** Your assignment **
Using the records that appear below, write out exactly the lines from the one with "tick_r | 0.37 | 1 |" through the one with "run 2: area", keeping both end lines.

--- START ---

## config.mk

```make
export PLATFORM = sky130hd
export DESIGN_NAME = cp_motion
export DESIGN_NICKNAME = d
export VERILOG_FILES = /design/src/rtl/cp_motion.sv
export SDC_FILE = /design/constraint.sdc
export NUM_CORES = 1
export LEC_CHECK = 0
export CAP_MARGIN = 20
export CORE_ASPECT_RATIO = 0.6
export CORE_MARGIN = 5
export CORE_UTILIZATION = 30
export DETAILED_ROUTE_END_ITERATION = 8
export GPL_TIMING_DRIVEN = 1
export HOLD_SLACK_MARGIN = 0.1
export PLACE_DENSITY = 0.62
export SKIP_LAST_GASP = 1
export SYNTH_ARGS = -nofsm -noshare
export SYNTH_HDL_FRONTEND = slang
export SYNTH_SLANG_ARGS = --single-unit
```

## constraint.sdc

```tcl
create_clock -name clk_1 -period 1.7 [get_ports clk_1]
set_input_delay 0.17 -clock clk_1 [delete_from_list [all_inputs] [get_ports clk_1]]
set_output_delay 0.17 -clock clk_1 [all_outputs]
set_load 0.01 [all_outputs]
```

## src/rtl/cp_motion.sv

```systemverilog
// Game-control FSM for the motion datapath: serve delay, ball init, per-frame step,
// collision handshake and scoring. Frame ticks from clk_24 are resynchronised to clk_1.
module cp_motion #(
  parameter int WIN_SCORE    = 11,
  parameter int SERVE_FRAMES = 24
) (
  input  logic       clk_1,
  input  logic       rst_n,
  input  logic       clk_24,
  input  logic       start,
  input  logic       collide,
  input  logic [1:0] edg,
  input  logic       flag,
  output logic       Initial_ball,
  output logic       Activate_cntr,
  output logic       Compute_alter,
  output logic       Compute_collide,
  output logic       Value_select,
  output logic [3:0] score_l,
  output logic [3:0] score_r,
  output logic [7:0] rally,
  output logic       game_over
);

  typedef enum logic [2:0] {
    IDLE    = 3'd0,
    SERVE   = 3'd1,
    INIT    = 3'd2,
    UPDATE  = 3'd3,
    ALTER   = 3'd4,
    COLLIDE = 3'd5,
    CHECK   = 3'd6,
    OVER    = 3'd7
  } state_t;

  localparam logic [7:0] SERVE_LAST = 8'(SERVE_FRAMES - 1);
  localparam logic [3:0] WIN        = 4'(WIN_SCORE);
  localparam logic [1:0] EDG_LEFT   = 2'b01;
  localparam logic [1:0] EDG_RIGHT  = 2'b10;

  state_t     state_r;
  logic       sync1_r;
  logic       sync2_r;
  logic       sync3_r;
  logic       tick_r;
  logic [7:0] serve_cnt_r;
  logic [1:0] coll_cnt_r;
  logic [3:0] score_l_nxt_s;
  logic [3:0] score_r_nxt_s;

  assign score_l_nxt_s = score_l + 4'd1;
  assign score_r_nxt_s = score_r + 4'd1;

  // Frame tick: two-flop synchronizer followed by a registered rising-edge detect.
  always_ff @(posedge clk_1) begin
    if (rst_n) begin
      sync1_r <= 1'b0;
      sync2_r <= 1'b0;
      sync3_r <= 1'b0;
      tick_r  <= 1'b0;
    end else begin
      sync1_r <= clk_24;
      sync2_r <= sync1_r;
      sync3_r <= sync2_r;
      tick_r  <= sync2_r & ~sync3_r;
    end
  end

  // Control FSM; every output is loaded from the state being entered, so all are flops.
  always_ff @(posedge clk_1) begin
    if (rst_n) begin
      state_r         <= IDLE;
      Initial_ball    <= 1'b0;
      Activate_cntr   <= 1'b0;
      Compute_alter   <= 1'b0;
      Compute_collide <= 1'b0;
      Value_select    <= 1'b0;
      score_l         <= 4'd0;
      score_r         <= 4'd0;
      rally           <= 8'd0;
      game_over       <= 1'b0;
      serve_cnt_r     <= 8'd0;
      coll_cnt_r      <= 2'd0;
    end else begin
      Initial_ball    <= 1'b0;
      Activate_cntr   <= 1'b0;
      Compute_alter   <= 1'b0;
      Compute_collide <= 1'b0;
      case (state_r)
        IDLE, OVER: begin
          if (start) begin
            state_r       <= SERVE;
            Activate_cntr <= 1'b1;
            score_l       <= 4'd0;
            score_r       <= 4'd0;
            rally         <= 8'd0;
            game_over     <= 1'b0;
            serve_cnt_r   <= 8'd0;
          end else begin
            state_r <= state_r;
          end
        end
        SERVE: begin
          Activate_cntr <= 1'b1;
          if (tick_r) begin
            if (serve_cnt_r == SERVE_LAST) begin
              state_r       <= INIT;
              serve_cnt_r   <= 8'd0;
              Activate_cntr <= 1'b0;
              Initial_ball  <= 1'b1;
              Value_select  <= 1'b0;
            end else begin
              serve_cnt_r <= serve_cnt_r + 8'd1;
            end
          end else begin
            serve_cnt_r <= serve_cnt_r;
          end
        end
        INIT: begin
          state_r <= UPDATE;
        end
        UPDATE: begin
          if (tick_r) begin
            state_r       <= ALTER;
            Compute_alter <= 1'b1;
          end else begin
            state_r <= UPDATE;
          end
        end
        ALTER: begin
          state_r         <= COLLIDE;
          Compute_collide <= 1'b1;
          Value_select    <= 1'b1;
          coll_cnt_r      <= 2'd0;
        end
        COLLIDE: begin
          // Fourth cycle without the done strobe gives up and scores anyway.
          if (flag || (coll_cnt_r == 2'd3)) begin
            state_r    <= CHECK;
            coll_cnt_r <= 2'd0;
          end else begin
            Compute_collide <= 1'b1;
            coll_cnt_r      <= coll_cnt_r + 2'd1;
          end
        end
        CHECK: begin
          if (edg == EDG_LEFT) begin
            score_r <= score_r_nxt_s;
            if (score_r_nxt_s == WIN) begin
              state_r   <= OVER;
              game_over <= 1'b1;
            end else begin
              state_r       <= SERVE;
              Activate_cntr <= 1'b1;
              rally         <= 8'd0;
            end
          end else if (edg == EDG_RIGHT) begin
            score_l <= score_l_nxt_s;
            if (score_l_nxt_s == WIN) begin
              state_r   <= OVER;
              game_over <= 1'b1;
            end else begin
              state_r       <= SERVE;
              Activate_cntr <= 1'b1;
              rally         <= 8'd0;
            end
          end else begin
            state_r <= UPDATE;
            if (collide && (rally != 8'hFF)) begin
              rally <= rally + 8'd1;
            end else begin
              rally <= rally;
            end
          end
        end
        default: begin
          state_r <= IDLE;
        end
      endcase
    end
  end

endmodule

```

==> impl_metrics.toml, run 1 <==
[logic_synthesis]
synth_ff_type = "sky130_fd_sc_hd__dfxtp_1"
post_synth_num_cell_types = 55
synth_nets = 288
synthCells = 271
synth_area_um2 = 2180
synth_top_cell_area_share_pct = 35.9
synth_edf_count = 0
netlist_top_cells_area = "sky130_fd_sc_hd__dfxtp_1 (36%), sky130_fd_sc_hd__ha_1 (5.2%), sky130_fd_sc_hd__nor2_1 (5.2%), sky130_fd_sc_hd__a21oi_1 (4.8%), sky130_fd_sc_hd__nand2_1 (4.1%)"
yosysWarningCount = 0
ys_seq_area_share_pct = 35.9
synth.ff_latch_count = 39
synth_top_area_cell = "sky130_fd_sc_hd__dfxtp_1"
synth.avg_cell_area_um2 = 8.03
synthArstFlopShare_pct = 0

[run_status]
status = "completed"

[sta]
setup_tns_ns = 0
slew_headroom_pct = 80.0
timing_worst_slew_pin_value_ns = 0.296
grt_setup_unrepaired = "yes"
finalSetupViolations = 0
timing.final.max_slew_violations = 0
maxClockFrequency_ghz = 0.589
worst_clock_skew_on_the_final_layout_ns = 0.00748
min_period_over_period_pct = 99.8
time_the_final_worst_path_needs_with_i_o_delays_and_setup_ns = 1.70
final_hold_vio_count = 0

[routing]
detail_route.drc_violations = 0
drtIter0Drc = 108
totalWireLength_um = 5930
route.detailed.wl_per_inst_um = 13.3
vias = 2252
ant_nets = 0
first_pass_iters = 4
avgViaCountPerCell = 5.06

[cells_and_area]
post-route-util_pct = 47.0
areaGrowthSynthToFinish_pct = 54.3
fillers = 697
num-nets-final = 371
stdcell_count = 445
antenna-diode-count = 0
drive_gt1_share_pct = 31.1

[worst_hold_path]
worstHoldPathCells = 1
timing.hold.worst.class = "register to register"

[worst_setup_path]
timing.critical_path.from_type = "input pin"
cpLargestDelayFamily = "simple AND/OR/NAND/NOR gates"
cp_cell_sequence = "clkdlybuf4s50_1 > inv_2 > ha_4 > nor2b_2 > or3b_2 > o211ai_1 > o22ai_1 > a21oi_1"
timing.critical_path.depth = 8
crit_fanout = 3
worstPathRequired_ns = 1.92
worstPathArrival_ns = 1.91
critPathBufInv = 2
timing.critical_path.slowest_cell_delay_ns = 0.46
endpoint_kind_of_the_worst_setup_timing_path = "register"
r2r.worst_path.cells = 8
crit_slowest_cell = "sky130_fd_sc_hd__clkdlybuf4s50_1"
worstSetupPathType = "input pin to register"

[placed_design]
port_buffer_count = 29
hpwl_after_detailed_placement_um = 4400
gp_routability_congestion = 0.825
placed_instances = 433

[clock_tree]
tritoncts_clock_tree = "yes"
cts_buffer_depth = 2
clock_sink_count = 39
hold_buffers = 0
cts_buffers = 5
clock_insertion_delay_worst_skew_ns = 0.28
cts_root_buffer = "sky130_fd_sc_hd__clkbuf_16"
worst_setup_hold_path_clk_slew_ns = 0.06
cts_max_level = 2

[pwr]
peakVddDrop_v = 0.000366
total_leakage_power_nw = 1.25
p_per_area_nw_per_um2 = 645

[die]
fp.coreArea_um2 = 7150
dieArea_um2 = 9110
die-height_um = 76.0
die_x_um = 120
floorplan.io_pins = 30
initial_utilization_pct = 30.4
rows = 24

[grt]
first_global_vias = 1993
grt.overflow.total = 0
groute.usage.overall_pct = 12.4
grt_max_degree = 22
antenna_violations_before_repair = 0
first_pass_grt_wire_length_um = 9510

[flow_run]
cap_viol_max_count = 0
## metrics by stage
step / worst slack [ns] / area, um^2 / total power, mW / hold WS, ns
finish: 0.00346 / 3360 / 2.17 / 0.389
global route: -0.0587 / 3360 / 2.25 / 0.396
CTS: -0.00282 / 3140 / 2.18 / 0.390
detailed placement: -0.382 / 2960 / 1.12 / 0.377
global placement: -0.295 / 2960 / 1.12 / 0.371
floorplan: 0.00129 / 2200 / 1.03 / 0.249
## synth_stat cells (2+ instances only)
cell	instances
sky130_fd_sc_hd__or3_1	2
sky130_fd_sc_hd__nand3_1	8
sky130_fd_sc_hd__a21bo_2	2
sky130_fd_sc_hd__nand2b_1	6
sky130_fd_sc_hd__o22ai_1	2
sky130_fd_sc_hd__clkbuf_1	7
sky130_fd_sc_hd__a21oi_1	21
sky130_fd_sc_hd__a21o_1	2
sky130_fd_sc_hd__a211oi_1	4
sky130_fd_sc_hd__nor3b_1	2
sky130_fd_sc_hd__a41oi_1	6
sky130_fd_sc_hd__nor2_1	30
sky130_fd_sc_hd__o21ai_1	2
sky130_fd_sc_hd__or3b_2	3
sky130_fd_sc_hd__a22o_1	3
sky130_fd_sc_hd__dfxtp_1	39
sky130_fd_sc_hd__nand4_1	3
sky130_fd_sc_hd__a311oi_1	2
sky130_fd_sc_hd__and2_1	2
sky130_fd_sc_hd__nand2_1	24
sky130_fd_sc_hd__inv_1	14
sky130_fd_sc_hd__and3_1	4
sky130_fd_sc_hd__nor4_1	4
sky130_fd_sc_hd__nand3b_1	5
sky130_fd_sc_hd__a22oi_1	3
sky130_fd_sc_hd__o21ai_0	14
sky130_fd_sc_hd__o211ai_1	4
sky130_fd_sc_hd__nor3_1	5
sky130_fd_sc_hd__a31oi_1	7
sky130_fd_sc_hd__ha_1	9
sky130_fd_sc_hd__nor2b_1	8
## area by class of cell
class | instances | area, um^2 | share of cell area, %
Clock inverter | 2 | 37.5 | 1.12
Inverter | 14 | 52.6 | 1.57
Timing Repair Buffer | 87 | 763 | 22.7
Sequential cell | 39 | 797 | 23.7
Clock buffer | 5 | 125 | 3.73
Multi-Input combinational cell | 207 | 1470 | 43.7
Tap cell | 91 | 114 | 3.39
## routing by layer
metal  global-route usage, %  part of all wire, %  vias to the layer above
met5                       0                    0                        -
met4                    2.29                 0.24                        0
met3                    3.20                  5.3                        3
met2                    16.6                   41                       51
met1                    19.8                   54                     1042
li1                        -                    -                     1156
## report_power, final
part	total, mW	switching (mW)	leakage, nW	internal [mW]
logic	0.197	0.100	0.854	0.0963
registers	0.922	0.00432	0.321	0.918
clock network	1.05	0.364	0.0759	0.684
## placed cells by master (no fill, tap or decap), types with 4 or more instances in the layout
master / instances
sky130_fd_sc_hd__a41oi_1: 6
sky130_fd_sc_hd__a21oi_1: 17
sky130_fd_sc_hd__ha_1: 4
sky130_fd_sc_hd__ha_4: 4
sky130_fd_sc_hd__nor4_1: 4
sky130_fd_sc_hd__o21ai_0: 13
sky130_fd_sc_hd__clkbuf_16: 5
sky130_fd_sc_hd__nor3_1: 4
sky130_fd_sc_hd__nand3b_1: 5
sky130_fd_sc_hd__buf_6: 6
sky130_fd_sc_hd__nor2b_1: 7
sky130_fd_sc_hd__a31oi_1: 7
sky130_fd_sc_hd__nor2_1: 29
sky130_fd_sc_hd__a21oi_2: 4
sky130_fd_sc_hd__inv_1: 13
sky130_fd_sc_hd__dfxtp_1: 30
sky130_fd_sc_hd__a211oi_1: 4
sky130_fd_sc_hd__buf_4: 51
sky130_fd_sc_hd__nand2b_1: 6
sky130_fd_sc_hd__nand3_1: 8
sky130_fd_sc_hd__nand2_1: 24
sky130_fd_sc_hd__clkdlybuf4s50_1: 28
sky130_fd_sc_hd__dfxtp_2: 7
sky130_fd_sc_hd__o211ai_1: 4
## worst paths after layout
check / slack, ns / end / start
setup / recovery: 0.003 / Activate_cntr / edg[0]
hold / removal: 0.39 / tick_r / sync3_r
setup reg to reg: 0.03 / rally[2] / score_r[1]
hold reg to reg: 0.39 / tick_r / sync3_r
## worst reg2reg max path: stages (launching register included)
cell and delay [ns]:
sky130_fd_sc_hd__dfxtp_4 0.38, sky130_fd_sc_hd__ha_4 0.17, sky130_fd_sc_hd__nand2_1 0.07, sky130_fd_sc_hd__a21oi_2 0.15, sky130_fd_sc_hd__o211ai_1 0.10, sky130_fd_sc_hd__buf_4 0.16
sky130_fd_sc_hd__a41o_1 0.26, sky130_fd_sc_hd__buf_6 0.14, sky130_fd_sc_hd__a31oi_1 0.17
## flip-flops by register name, summed over array words and instances (netlist names), 2 cells and up
register,count
rally,8
score_l,4
state_r,3
serve_cnt_r,8
score_r,4
coll_cnt_r,2
## cell families (layout without fill, tap and decap cells)
family                   Yosys count  after routing  share of synthesized area, %
buffers and inverters             25            108                          4.89
flip-flops                        39             39                          35.9
AND/OR/NAND/NOR                  117            117                          29.0
AO/OA/AOI/OAI                     80             80                          24.6
multiplexers                       1              1                         0.460
adder cells (fa/ha/maj)            9              9                          5.18
## timing repair
action	4_1_cts	5_1_grt
setup endpoints to repair	12	25
buffers inserted	1	4
cloned	0	0
pin swaps	0	11
resized for setup	3	42
(Power assumes the default switching activity.)
==> inputs of run 2 (changes only) <==
--- a/config.mk
+++ b/config.mk
@@ -5,6 +5,7 @@
 export SDC_FILE = /design/constraint.sdc
 export NUM_CORES = 1
 export LEC_CHECK = 0
+export ABC_CLOCK_PERIOD_IN_PS = 1700
 export CAP_MARGIN = 20
 export CORE_ASPECT_RATIO = 0.6
 export CORE_MARGIN = 5
@@ -12,7 +13,7 @@
 export DETAILED_ROUTE_END_ITERATION = 8
 export GPL_TIMING_DRIVEN = 1
 export HOLD_SLACK_MARGIN = 0.1
-export PLACE_DENSITY = 0.62
+export SKIP_CTS_REPAIR_TIMING = 1
 export SKIP_LAST_GASP = 1
 export SYNTH_ARGS = -nofsm -noshare
 export SYNTH_HDL_FRONTEND = slang
==> impl_metrics.toml, run 2 (synthesized netlist as in run 1, its figures left out) <==
[run_status]
status = "completed"

[sta]
post-route-worst-setup-slack_ns = 0.0332
grt_setup_unrepaired = "yes"
timing.final.max_slew_violations = 0
final_hold_vio_count = 0
setup_tns_ns = 0
time_the_final_worst_path_needs_with_i_o_delays_and_setup_ns = 1.67
maxClockFrequency_ghz = 0.600
slew_headroom_pct = 77.8
timing_worst_slew_pin_value_ns = 0.331
worst_clock_skew_on_the_final_layout_ns = 0.00240
finalSetupViolations = 0
whs_ns = 0.381
min_period_over_period_pct = 98.0

[cells_and_area]
fin_area_um2 = 3310
areaGrowthSynthToFinish_pct = 52.0
num-nets-final = 373
post-route-util_pct = 46.3
antenna-diode-count = 0
stdcell_count = 448
final_common_cell = "sky130_fd_sc_hd__buf_4"
top_regs = "rally: 8 flops, serve_cnt_r: 8 flops"
fillers = 708
commonest_cells_after_routing_fill_and_taps_aside = "sky130_fd_sc_hd__buf_4 (56), sky130_fd_sc_hd__dfxtp_1 (31), sky130_fd_sc_hd__nor2_1 (30)"
drive_gt1_share_pct = 30.0

[clock_tree]
cts_max_level = 2
cts_root_buffer = "sky130_fd_sc_hd__clkbuf_16"
clock_sink_count = 39
cts_buffers = 5
cts_buffer_depth = 2
clock_insertion_delay_worst_skew_ns = 0.28
worst_setup_hold_path_clk_slew_ns = 0.06
tritoncts_clock_tree = "yes"

[die]
dieArea_um2 = 9110
fp.coreArea_um2 = 7150
die-height_um = 76.0
rows = 24
initial_utilization_pct = 30.4
die_x_um = 120
floorplan.io_pins = 30

[routing]
route.detailed.wl_per_inst_um = 13.8
detail_route.drc_violations = 0
drtIter0Drc = 148
ant_nets = 0
avgViaCountPerCell = 4.99
vias = 2236
totalWireLength_um = 6160
first_pass_iters = 4

[grt]
antenna_violations_before_repair = 0
groute.usage.overall_pct = 13.5
grt.overflow.total = 0
grt_max_degree = 22
first_global_vias = 2133
first_pass_grt_wire_length_um = 10300

[worst_setup_path]
crit-reg2reg-launch = "state_r[1]"
worstSetupPathType = "input pin to register"
worst_setup_path_endpoint = "serve_cnt_r[2]"
launching_instance_or_port_of_the_critical_path = "start"
worstReg2RegEnd = "score_l[1]"
timing.critical_path.from_type = "input pin"
crit_fanout = 3
worstPathArrival_ns = 1.88
endpoint_kind_of_the_worst_setup_timing_path = "register"
r2r.worst_path.cells = 7
r2r_setup_slack_ns = 0.06
worstPathRequired_ns = 1.91

[placed_design]
placed_instances = 436
detailedPlace.worstSlack_ns = -0.381
port_buffer_count = 29
hpwl_after_detailed_placement_um = 4580
gp_routability_congestion = 0.801
instance_area_at_placement_um2 = 2970

[pwr]
peakVddDrop_v = 0.000404
p_per_area_nw_per_um2 = 613
total_power_mw = 2.03
total_leakage_power_nw = 1.26

[worst_hold_path]
timing.hold.worst.class = "register to register"

[flow_run]
cap_viol_max_count = 0
==> run 2: worst min path at each step <==
| stage | from | to | slack, ns | cells after the start |
|---|---|---|---|---|
| after floorplan | rst_n | sync3_r | 0.25 | 1 |
| after global placement | sync3_r | tick_r | 0.37 | 1 |
| after detailed placement | sync3_r | tick_r | 0.38 | 1 |
| after CTS | sync3_r | tick_r | 0.38 | 1 |
| after global routing | sync3_r | tick_r | 0.41 | 1 |
| final | sync3_r | tick_r | 0.38 | 1 |
==> run 2: area by class of cell <==
type                       instances  area (um^2)  share of cell area [%]
clock buffer                       7          133                    4.01
multi-input combinational        207         1450                    43.7
clock inverter                     1         5.00                   0.151
inverter                          14         52.6                    1.59
timing repair buffer              89          761                    23.0
tap                               91          114                    3.44
sequential                        39          796                    24.1
==> run 2: critical path: stages <==
cell and delay [ns]:
sky130_fd_sc_hd__clkdlybuf4s50_1 0.50, sky130_fd_sc_hd__or3b_4 0.42, sky130_fd_sc_hd__nor2_4 0.09, sky130_fd_sc_hd__a21oi_2 0.04, sky130_fd_sc_hd__or4_1 0.51, sky130_fd_sc_hd__a21oi_1 0.15
==> run 2: report_power, final <==
group	switching [mW]	internal (mW)	total (mW)
Clock	0.368	0.543	0.910
Sequential	0.00344	0.918	0.921
Combinational	0.101	0.0928	0.194
==> run 2: per-layer routing <==
layer | track usage [%] | up-vias | wire length [um]
met5 | 0 | - | 0
met4 | 3.31 | 0 | 57
met3 | 3.42 | 5 | 295
met2 | 18.3 | 53 | 2430
met1 | 20.9 | 1015 | 3390
li1 | - | 1163 | -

--- END ---

** Response area **
| after global placement | sync3_r | tick_r | 0.37 | 1 |
| after detailed placement | sync3_r | tick_r | 0.38 | 1 |
| after CTS | sync3_r | tick_r | 0.38 | 1 |
| after global routing | sync3_r | tick_r | 0.41 | 1 |
| final | sync3_r | tick_r | 0.38 | 1 |
==> run 2: area by class of cell <==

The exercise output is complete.